LA PARTNERSHIP

Alleanza Italia-Slovenia su Big Data e supercomputer

Il protocollo siglato dai ministeri dell’Istruzione dei due Paesi mira a rafforzare la collaborazione anche su intelligenza artificiale e microprocessori per la ricerca scientifica e tecnologica. Il capo dipartimento del Miur, Giuseppe Valditara: “Metteremo a fattor comune infrastrutture digitali e sviluppo di attività di ricerca”

Pubblicato il 22 Mar 2019

High Performance Computing Center Stuttgart (HLRS) of the University of Stuttgart

High performance computing, Big Data, intelligenza artificiale, sviluppo di microprocessori a supporto della ricerca scientifica e tecnologica: sono gli ambiti di collaborazione per i quali il ministero dell’Istruzione, dell’Università e della Ricerca e la struttura omologa della Slovenia hanno siglato oggi un protocollo d’intesa. A firmare per l’Italia, delegato dal ministro Marco Bussetti, è stato Giuseppe Valditara, capo dipartimento per la Formazione superiore e la Ricerca

“Con questo accordo – afferma Valditara – i due Paesi metteranno a fattor comune infrastrutture digitali, sviluppo di attività di ricerca, scambio di competenze e know-how, garantendo ai cittadini, alle imprese e alla comunità scientifica della Macroregione Adriatico-Ionica nuove opportunità.
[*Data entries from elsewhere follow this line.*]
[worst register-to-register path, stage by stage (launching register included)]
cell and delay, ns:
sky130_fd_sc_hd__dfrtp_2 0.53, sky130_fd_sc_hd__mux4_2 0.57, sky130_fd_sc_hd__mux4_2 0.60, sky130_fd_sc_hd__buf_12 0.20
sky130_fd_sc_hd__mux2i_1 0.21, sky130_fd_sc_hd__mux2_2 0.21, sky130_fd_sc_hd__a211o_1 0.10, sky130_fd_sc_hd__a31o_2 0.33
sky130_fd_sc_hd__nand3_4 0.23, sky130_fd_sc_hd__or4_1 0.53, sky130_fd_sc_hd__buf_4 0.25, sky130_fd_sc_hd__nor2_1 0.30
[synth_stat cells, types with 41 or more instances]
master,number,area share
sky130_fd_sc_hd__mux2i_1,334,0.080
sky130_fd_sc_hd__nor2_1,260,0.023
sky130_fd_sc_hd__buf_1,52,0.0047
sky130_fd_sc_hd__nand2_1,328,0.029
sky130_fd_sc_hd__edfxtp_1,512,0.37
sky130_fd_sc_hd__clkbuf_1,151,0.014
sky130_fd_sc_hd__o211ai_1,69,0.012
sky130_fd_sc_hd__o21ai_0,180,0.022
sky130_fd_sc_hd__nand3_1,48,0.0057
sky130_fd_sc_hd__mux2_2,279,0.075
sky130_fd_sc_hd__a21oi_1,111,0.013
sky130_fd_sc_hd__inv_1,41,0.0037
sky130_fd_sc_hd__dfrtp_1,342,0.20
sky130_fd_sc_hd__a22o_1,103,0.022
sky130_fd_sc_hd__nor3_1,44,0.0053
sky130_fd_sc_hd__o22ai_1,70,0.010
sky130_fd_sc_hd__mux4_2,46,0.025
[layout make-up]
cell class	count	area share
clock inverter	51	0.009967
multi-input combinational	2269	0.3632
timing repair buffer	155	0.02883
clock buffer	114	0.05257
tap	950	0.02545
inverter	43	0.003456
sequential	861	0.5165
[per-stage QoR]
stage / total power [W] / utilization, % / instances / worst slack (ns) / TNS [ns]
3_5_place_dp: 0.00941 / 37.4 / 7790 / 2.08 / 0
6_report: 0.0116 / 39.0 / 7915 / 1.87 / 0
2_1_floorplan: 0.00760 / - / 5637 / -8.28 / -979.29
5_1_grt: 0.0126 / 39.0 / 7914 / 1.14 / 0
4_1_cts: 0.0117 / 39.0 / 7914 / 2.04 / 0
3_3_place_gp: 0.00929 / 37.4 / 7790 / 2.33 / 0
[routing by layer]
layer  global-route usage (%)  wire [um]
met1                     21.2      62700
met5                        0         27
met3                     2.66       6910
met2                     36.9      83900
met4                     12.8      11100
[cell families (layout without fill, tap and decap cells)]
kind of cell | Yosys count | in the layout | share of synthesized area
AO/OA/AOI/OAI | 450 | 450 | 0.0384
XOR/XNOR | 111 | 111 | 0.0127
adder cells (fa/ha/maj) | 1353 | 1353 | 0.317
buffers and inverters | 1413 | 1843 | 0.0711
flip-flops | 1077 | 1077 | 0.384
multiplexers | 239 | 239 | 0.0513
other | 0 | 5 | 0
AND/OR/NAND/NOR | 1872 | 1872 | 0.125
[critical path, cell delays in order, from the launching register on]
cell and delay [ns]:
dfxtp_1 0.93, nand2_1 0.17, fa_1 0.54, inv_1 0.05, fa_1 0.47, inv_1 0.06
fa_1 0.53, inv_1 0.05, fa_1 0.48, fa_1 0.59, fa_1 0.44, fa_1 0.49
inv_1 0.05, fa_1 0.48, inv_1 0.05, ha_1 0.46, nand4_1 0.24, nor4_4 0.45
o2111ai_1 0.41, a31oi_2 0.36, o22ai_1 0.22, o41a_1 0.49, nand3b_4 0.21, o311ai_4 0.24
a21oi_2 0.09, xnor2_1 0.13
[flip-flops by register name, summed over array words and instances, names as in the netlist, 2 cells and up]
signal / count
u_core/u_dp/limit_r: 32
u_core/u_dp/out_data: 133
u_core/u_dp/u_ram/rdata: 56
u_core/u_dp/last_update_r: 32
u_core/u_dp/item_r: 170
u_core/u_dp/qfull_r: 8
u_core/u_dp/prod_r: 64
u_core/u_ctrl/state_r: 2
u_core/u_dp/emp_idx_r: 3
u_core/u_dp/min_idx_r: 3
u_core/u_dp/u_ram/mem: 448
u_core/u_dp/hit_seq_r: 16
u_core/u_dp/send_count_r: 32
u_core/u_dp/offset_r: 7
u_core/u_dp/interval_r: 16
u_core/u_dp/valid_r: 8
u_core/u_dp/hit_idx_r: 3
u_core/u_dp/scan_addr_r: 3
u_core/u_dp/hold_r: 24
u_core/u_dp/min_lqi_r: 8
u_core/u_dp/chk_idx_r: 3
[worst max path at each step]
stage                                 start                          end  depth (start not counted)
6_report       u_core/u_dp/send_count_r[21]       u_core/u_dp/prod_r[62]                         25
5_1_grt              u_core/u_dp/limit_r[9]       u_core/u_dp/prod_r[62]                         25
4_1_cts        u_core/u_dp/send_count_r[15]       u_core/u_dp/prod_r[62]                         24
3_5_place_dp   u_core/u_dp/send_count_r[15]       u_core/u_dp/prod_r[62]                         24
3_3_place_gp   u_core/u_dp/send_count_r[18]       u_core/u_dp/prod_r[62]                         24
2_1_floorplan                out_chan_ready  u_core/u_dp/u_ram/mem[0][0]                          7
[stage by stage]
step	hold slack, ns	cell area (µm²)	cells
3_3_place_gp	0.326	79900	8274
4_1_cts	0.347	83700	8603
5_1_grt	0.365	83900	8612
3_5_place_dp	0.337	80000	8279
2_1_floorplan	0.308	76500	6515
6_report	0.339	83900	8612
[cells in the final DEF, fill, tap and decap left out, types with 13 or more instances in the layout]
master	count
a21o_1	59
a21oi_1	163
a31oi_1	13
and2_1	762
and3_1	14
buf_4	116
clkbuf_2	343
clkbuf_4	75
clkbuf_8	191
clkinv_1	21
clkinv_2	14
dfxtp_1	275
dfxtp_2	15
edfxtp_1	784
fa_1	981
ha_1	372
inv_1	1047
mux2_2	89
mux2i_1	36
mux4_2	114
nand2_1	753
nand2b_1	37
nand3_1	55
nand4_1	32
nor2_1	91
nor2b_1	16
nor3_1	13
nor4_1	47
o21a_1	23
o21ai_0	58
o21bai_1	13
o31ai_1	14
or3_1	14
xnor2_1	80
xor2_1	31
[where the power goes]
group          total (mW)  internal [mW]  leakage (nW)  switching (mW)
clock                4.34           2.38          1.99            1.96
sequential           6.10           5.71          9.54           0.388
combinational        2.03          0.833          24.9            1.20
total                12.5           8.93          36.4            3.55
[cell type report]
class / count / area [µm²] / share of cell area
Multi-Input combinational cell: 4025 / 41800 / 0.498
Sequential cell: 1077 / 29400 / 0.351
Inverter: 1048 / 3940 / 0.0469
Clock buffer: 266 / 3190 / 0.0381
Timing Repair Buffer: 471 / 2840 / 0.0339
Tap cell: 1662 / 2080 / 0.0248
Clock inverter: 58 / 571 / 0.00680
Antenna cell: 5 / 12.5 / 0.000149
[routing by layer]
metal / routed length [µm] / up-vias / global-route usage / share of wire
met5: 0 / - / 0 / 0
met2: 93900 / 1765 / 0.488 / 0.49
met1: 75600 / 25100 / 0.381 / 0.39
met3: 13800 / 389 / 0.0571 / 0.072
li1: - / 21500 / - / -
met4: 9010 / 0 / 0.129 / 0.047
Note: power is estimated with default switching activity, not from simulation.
===== config.mk =====
export PLATFORM = sky130hd
export DESIGN_NAME = rpec_label
export DESIGN_NICKNAME = d
export VERILOG_FILES = /design/src/rpec_pkg.sv /design/src/rpec_label.sv
export SDC_FILE = /design/constraint.sdc
export NUM_CORES = 1
export LEC_CHECK = 0
export BUFFER_PORTS_ARGS = -buffer_cell sky130_fd_sc_hd__buf_2
export CAP_MARGIN = 20
export CORE_MARGIN = 2
export CORE_UTILIZATION = 45
export CTS_BUF_LIST = sky130_fd_sc_hd__clkbuf_4
export CTS_CLUSTER_DIAMETER = 60
export DETAILED_ROUTE_END_ITERATION = 10
export PLACE_DENSITY = 0.73
export REMOVE_ABC_BUFFERS = 1
export SLEW_MARGIN = 25
export SYNTH_ARGS = -nofsm -noshare
export SYNTH_HDL_FRONTEND = slang
export SYNTH_SLANG_ARGS = --single-unit

===== constraint.sdc =====
create_clock -name clock -period 2.6 [get_ports clock]
set_input_delay 0.52 -clock clock [delete_from_list [all_inputs] [get_ports clock]]
set_output_delay 0.52 -clock clock [all_outputs]
set_load 0.005 [all_outputs]
`config.mk`:
```
export PLATFORM = sky130hd
export DESIGN_NAME = rpec_seq
export DESIGN_NICKNAME = d
export VERILOG_FILES = /design/src/rpec_pkg.sv /design/src/rpec_seq.sv
export SDC_FILE = /design/constraint.sdc
export NUM_CORES = 1
export LEC_CHECK = 0
export BUFFER_PORTS_ARGS = -buffer_cell sky130_fd_sc_hd__buf_2
export CAP_MARGIN = 20
export CELL_PAD_IN_SITES_DETAIL_PLACEMENT = 1
export CELL_PAD_IN_SITES_GLOBAL_PLACEMENT = 1
export CORE_AREA = 5 5 68 58
export DETAILED_ROUTE_END_ITERATION = 12
export DIE_AREA = 0 0 73 63
export PLACE_DENSITY_LB_ADDON = 0.1
export RECOVER_POWER = 100
export SETUP_SLACK_MARGIN = 0.1
export SYNTH_ARGS = -nofsm -noshare
export SYNTH_HDL_FRONTEND = slang
export SYNTH_SLANG_ARGS = --single-unit
```
`constraint.sdc`:
```
create_clock -name clock -period 3.3 [get_ports clock]
set_input_delay 0.165 -clock clock [delete_from_list [all_inputs] [get_ports clock]]
set_output_delay 0.165 -clock clock [all_outputs]
set_load 0.01 [all_outputs]
```
`src/rpec_pkg.sv`:
```
// Shared types, codes and constants of the read pair exon classifier.
package rpec_pkg;

   // Default sizing of the exon tables and coordinates
   localparam int RPEC_MAX_EXONS   = 64;
   localparam int RPEC_COORD_WIDTH = 32;

   // Fixed field widths
   localparam int COUNT_W = 7;
   localparam int SLOT_W  = 6;
   localparam int XCOORD_W = 32;
   localparam int NUM_W   = 8;
   localparam int TYPE_W  = 4;

   // Item kinds and table codes
   localparam logic ACT_LOAD     = 1'b0;
   localparam logic ACT_CLASSIFY = 1'b1;
   localparam logic TBL_A        = 1'b0;
   localparam logic TBL_B        = 1'b1;

   // Configuration register indexes
   localparam logic CSR_EXON_COUNT_A = 1'b0;
   localparam logic CSR_EXON_COUNT_B = 1'b1;

   // Pair types, dense in priority order
   typedef enum logic [TYPE_W-1:0] {
      PT_EE   = 4'd0,
      PT_EI   = 4'd1,
      PT_EJ   = 4'd2,
      PT_IE   = 4'd3,
      PT_II   = 4'd4,
      PT_IJ   = 4'd5,
      PT_JJ   = 4'd6,
      PT_JE   = 4'd7,
      PT_JI   = 4'd8,
      PT_NONE = 4'd9
   } pair_kind_type;

   // Sequencer states
   typedef enum logic [1:0] {
      ST_IDLE,
      ST_SCAN_A,
      ST_SCAN_B,
      ST_FINISH
   } rpec_state_type;

   // Per-cycle control from the sequencer to the label units
   typedef struct packed {
      logic clear;
      logic hit_a;
      logic hit_b;
   } rpec_step_type;

   // First hits found for one read block
   typedef struct packed {
      logic             ex_found;
      logic [NUM_W-1:0] ex_num;
      logic             in_found;
      logic [NUM_W-1:0] in_num;
      logic             jn_found;
      logic [NUM_W-1:0] jn_num;
   } rpec_label_type;

endpackage

```
`src/rpec_seq.sv`:
```
// Sequencer: walks table A then table B through the RAM read port.
module rpec_seq #(
   parameter int MAX_EXONS = rpec_pkg::RPEC_MAX_EXONS,
   localparam int IW = $clog2(MAX_EXONS),
   localparam int CW = $clog2(MAX_EXONS + 1),
   localparam int AW = $clog2(2 * MAX_EXONS)
) (
   input  logic                    clock,
   input  logic                    reset,
   input  logic                    start,
   input  logic                    out_free,
   input  logic [CW-1:0]           count_a,
   input  logic [CW-1:0]           count_b,
   output logic                    idle,
   output logic                    rd_en,
   output logic [AW-1:0]           rd_addr,
   output logic [IW-1:0]           hit_idx,
   output logic                    load_rsp,
   output rpec_pkg::rpec_step_type step
);
   import rpec_pkg::*;

   rpec_state_type state_ff, state_in;
   logic [CW-1:0]  issue_ff, issue_in;
   logic           tag_valid_ff, tag_valid_in;
   logic [IW-1:0]  tag_idx_ff;
   logic           scan_done;
   logic           more_a, more_b;

   assign more_a    = issue_ff < count_a;
   assign more_b    = issue_ff < count_b;
   assign scan_done = ((state_ff == ST_SCAN_A) && !more_a && !tag_valid_ff) ||
                      ((state_ff == ST_SCAN_B) && !more_b && !tag_valid_ff);

   // Next state
   always_comb begin
      state_in = state_ff;
      unique case (state_ff)
         ST_IDLE:   if (start) begin
            state_in = ST_SCAN_A;
         end
         ST_SCAN_A: if (scan_done) begin
            state_in = ST_SCAN_B;
         end
         ST_SCAN_B: if (scan_done) begin
            state_in = ST_FINISH;
         end
         ST_FINISH: if (out_free) begin
            state_in = ST_IDLE;
         end
         default:   state_in = ST_IDLE;
      endcase
   end

   // Outputs
   always_comb begin
      idle     = 1'b0;
      rd_en    = 1'b0;
      rd_addr  = AW'(issue_ff[IW-1:0]);
      load_rsp = 1'b0;
      unique case (state_ff)
         ST_IDLE:   idle = 1'b1;
         ST_SCAN_A: rd_en = more_a;
         ST_SCAN_B: begin
            rd_en   = more_b;
            rd_addr = AW'(MAX_EXONS) + AW'(issue_ff[IW-1:0]);
         end
         ST_FINISH: load_rsp = out_free;
         default:   idle = 1'b0;
      endcase
   end

   // Read issue counter and the tag of the entry in flight
   always_comb begin
      priority if (scan_done) begin
         issue_in = '0;
      end else if (rd_en) begin
         issue_in = issue_ff + CW'(1);
      end else begin
         issue_in = issue_ff;
      end
      tag_valid_in = rd_en;
   end

   always_ff @(posedge clock) begin
      if (reset) begin
         state_ff     <= ST_IDLE;
         issue_ff     <= '0;
         tag_valid_ff <= 1'b0;
      end else begin
         state_ff     <= state_in;
         issue_ff     <= issue_in;
         tag_valid_ff <= tag_valid_in;
      end
   end

   always_ff @(posedge clock) begin
      tag_idx_ff <= issue_ff[IW-1:0];
   end

   assign hit_idx    = tag_idx_ff;
   assign step.clear = start;
   assign step.hit_a = tag_valid_ff && (state_ff == ST_SCAN_A);
   assign step.hit_b = tag_valid_ff && (state_ff == ST_SCAN_B);

`ifndef SYNTHESIS
   // A read is only in flight during a table walk
   assert property (@(posedge clock) disable iff (reset)
      tag_valid_ff |-> (state_ff == ST_SCAN_A) || (state_ff == ST_SCAN_B))
      else $error("rpec_seq: read data outside a table walk");
   // A walk never leaves a table before its last entry came back
   assert property (@(posedge clock) disable iff (reset)
      scan_done |-> !rd_en && !tag_valid_ff)
      else $error("rpec_seq: walk ended with a read pending");
   // Issue count stays within the table
   assert property (@(posedge clock) disable iff (reset)
      rd_en |-> (issue_ff < CW'(MAX_EXONS)))
      else $error("rpec_seq: read beyond table");
`endif

endmodule

```
==> metrics.md <==
| Metric | Value |
|---|---|
| Setup TNS Final | 0 ps |
| Seq cells post-synth | 16 |
| Number of buffers and inverters on the critical path | 0 |
| R2R Path Start | issue_ff[2] |
| Detailed placement HPWL | 2.13 mm |
| Compound-Gate Fraction of Synth Area | 0.189 |
| Max FO, Critical Path | 8 |
| LEAKAGE | between 0.6 and 0.7 nW |
| CP startpoint kind | flip-flop |
| H-tree Lvls | 1 |
| Fmax achieved | 395 MHz |
| Setup Skew | approximately 2.3 ps |
| Most frequent cells in the layout | inv_1, buf_2, clkbuf_1, ha_1, dfxtp_1 |
| Worst Path Arrival | 2710 ps |
| Critical-path cell list | ha_1 -> a21oi_1 -> o21ai_0 -> a2111o_1 -> a21bo_1 -> or4_1 -> a21oi_1 |
| Mean Syn Cell Area | just under 9 sq um |
| Drt pass-1 iters | 4 |
| Area post-placement | 1230 sq um |
| Bufs on Longest Clock Path | 2 |
| Rel. slew slack | 0.661 |
| Crit path max-delay family | compound AO/OA/AOI/OAI gates |
| Die X | 73 um |
| Worst R2R Setup Slack | 770 ps |
| Xor and xnor area share after synthesis | 0.0328 |
| Vias in the first global route | 964 |
| Routed len/inst | approximately 13 um |
| Share of post-route cells with drive strength above 1 | 0.163 |
| Fin crit share | 0.767 |
| Synthesis warning total | 0 |
| Reg2reg end | issue_ff[5] |
| Min-delay worst type | input pin to flip-flop |
| Clk root buf | clkbuf_8 |
| Leading cell type in the layout, fill and taps excluded | inv_1 |
| PwrDens | between 500 and 600 nW/um^2 |
| Ys async rst share | 0 |
| Num CTS Buffers | 3 |
| DIE HEIGHT | around 63 um |
| Placer Congestion | 0.708 |
| Worst-Margin Slew | 507 ps |
| Clk slew on worst S/H paths | approximately 70 ps |
| Post-synth top flop | dfxtp_1 |
| Hold_sp | reset |
| GRT Overall Usage | 0.118 |
| Final Cell Area | ~1300 sq um |
| Max-cap violation count | 0 |
| EDFF count, synth | 0 |
| Final Hold Fails | 0 |
| Largest family of logic cells by synthesized area | adder cells |
| Vias/cell | roughly 4.8 |
| CTS sink cnt | 16 |
| Status | finished clean |
| Hold Path End | tag_valid_ff |
| Port Buffers | 36 |
| Mux contribution to synthesized area | 0.00937 |
| # nets final | 189 |
| Clk Latency, worst-skew pair | 250 ps |
| Minimum clock period | 2530 ps |
| Number of gates resized after cts | 0 |
| Worst Reg-to-Reg Cells | 7 |
| Most used cell, CP | a21oi_1 |
| Hold buffer count at cts | 0 |
| DRT Wirelength | around 2.5 mm |
| GR Overflow Total | 0 |
| DRT iter0 DRCs | 8 |
| Worst setup EP type | flip-flop |
| Crit path largest cell delay | roughly 530 ps |
| DR vias | 937 |
| DRC errors left | 0 |
| Antenna-violating nets left | 0 |
| Initial Util | 0.330 |
| CTS tree | built |
| DIE AREA | between 4000 and 5000 sq um |
| Area growth syn-to-layout | 18.5% |
| FP Rows | 19 |
| Final Max Tran Viols | 0 |
| Crit-path slowest cell | or4_1 |
| Core area | 3230 sq um |
| Final setup viols | 0 |
| # Post-CTS Setup Buffers | 0 |
| Post-synthesis simple-gate area fraction | 0.137 |
| RSZ-0062 raised after global routing | no |
| Syn Nets | roughly 160 |
| Post-Synth Adder-Cell Area | 0.199 |
| Netlist Area Pre-Place | about 1100 sq um |
| Hold path depth | 2 |
| Crit path kind | flip-flop to flip-flop |
| VDD IR max | roughly 0.26 mV |
| Register area share after synthesis | 0.300 |
| Post-layout util | 0.392 |
| Pin count of the biggest net entering global routing | 10 |
| Placed instance count | between 150 and 200 |
| I/O pin cnt | 37 |
| Cell Count, Final, Fillers Out | between 150 and 200 |
| First-pass GRT wire length | between 4 and 5 mm |
| Post-Synthesis Cells | about 120 |
| Required time worst endpoint | around 3500 ps |
| Post-synth cell types | 38 |
| Initial antenna violation count | 0 |
| Antenna cells | 0 |
==> flip-flops by register name (all words and copies together) (netlist names) <==
name,cells
state_ff,2
hit_idx,6
issue_ff,7
tag_valid_ff,1
==> per-layer routing <==
metal | track usage | up-vias | part of all wire
met3 | 0.0418 | 2 | 0.052
li1 | - | 477 | -
met2 | 0.189 | 14 | 0.49
met5 | 0 | - | 0
met4 | 0.0276 | 0 | 0.0071
met1 | 0.150 | 444 | 0.45
==> through the flow <==
step | hold WS, ps | power, mW | setup slack [ps]
after floorplan | 237 | 0.412 | 979
after global placement | 413 | 0.471 | 826
after detailed placement | 411 | 0.481 | 762
after CTS | 142 | 0.658 | 739
after global routing | 151 | 0.692 | 608
final | 154 | 0.639 | 769
==> power breakdown <==
group	total [mW]	switching (mW)	internal, mW
clock	0.173	0.0676	0.106
combinational	0.226	0.137	0.0881
sequential	0.240	0.0233	0.216
total	0.639	0.228	0.410
==> cell usage after synthesis (3+ instances only) <==
cell type / number / share of area
and2_1: 3 / 0.018
dfxtp_1: 16 / 0.30
nand2_1: 3 / 0.011
buf_4: 7 / 0.049
o31ai_1: 3 / 0.021
nor2_1: 9 / 0.032
ha_1: 17 / 0.20
a21oi_1: 5 / 0.023
inv_1: 20 / 0.070
nand3_1: 3 / 0.014
xnor2_1: 3 / 0.025
==> worst register-to-register path, delay by kind of cell (launching register included) <==
family	cells	cell delay [ps]
flip-flops	1	470
adder cells (fa/ha/maj)	1	300
AO/OA/AOI/OAI	5	1160
AND/OR/NAND/NOR	1	530
==> how the worst max path moves through the flow <==
stage | endpoint | cells after the start | slack [ps] | from
3_3_place_gp | issue_ff[5] | 7 | 830 | issue_ff[2]
4_1_cts | issue_ff[5] | 7 | 740 | issue_ff[2]
3_5_place_dp | issue_ff[5] | 7 | 760 | issue_ff[2]
5_1_grt | issue_ff[5] | 7 | 610 | issue_ff[2]
2_1_floorplan | issue_ff[5] | 7 | 980 | issue_ff[5]
6_report | issue_ff[5] | 7 | 770 | issue_ff[2]
==> kinds of logic after synthesis <==
group	after synthesis
flops	16
fa+ha+maj	17
xor+xnor	4
buf+inv	29
compound gates	27
simple gates	28
mux	1
==> final cells by class <==
cell class / count / area [sq um]
Inverter: 20 / 75.1
Timing Repair Buffer: 36 / 158
Multi-Input combinational cell: 77 / 606
Tap cell: 42 / 52.6
Sequential cell: 16 / 320
Fill cell: 407 / 1970
Clock buffer: 4 / 55.1
Note: power is estimated with default switching activity, not from simulation.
L’Italia e la Slovenia rafforzano così anche le loro rilevanti cooperazioni in ambito di progetti europei e internazionali, quali ad esempio la EURO Hpc Joint Undertaking, che li vede coinvolti nell’intento di dotare l’Unione europea di un calcolatore superveloce di classe pre e full exascale, in grado di competere a livello mondiale”.

L’iniziativa si inquadra in un più ampio disegno strategico del Miur per la creazione di un network europeo di Paesi con cui condividere piattaforme e infrastrutture tecnologiche, competenze, skill e buone pratiche in ambito scientifico e tecnologico, che abbia anche ricadute economiche e industriali per l’Italia.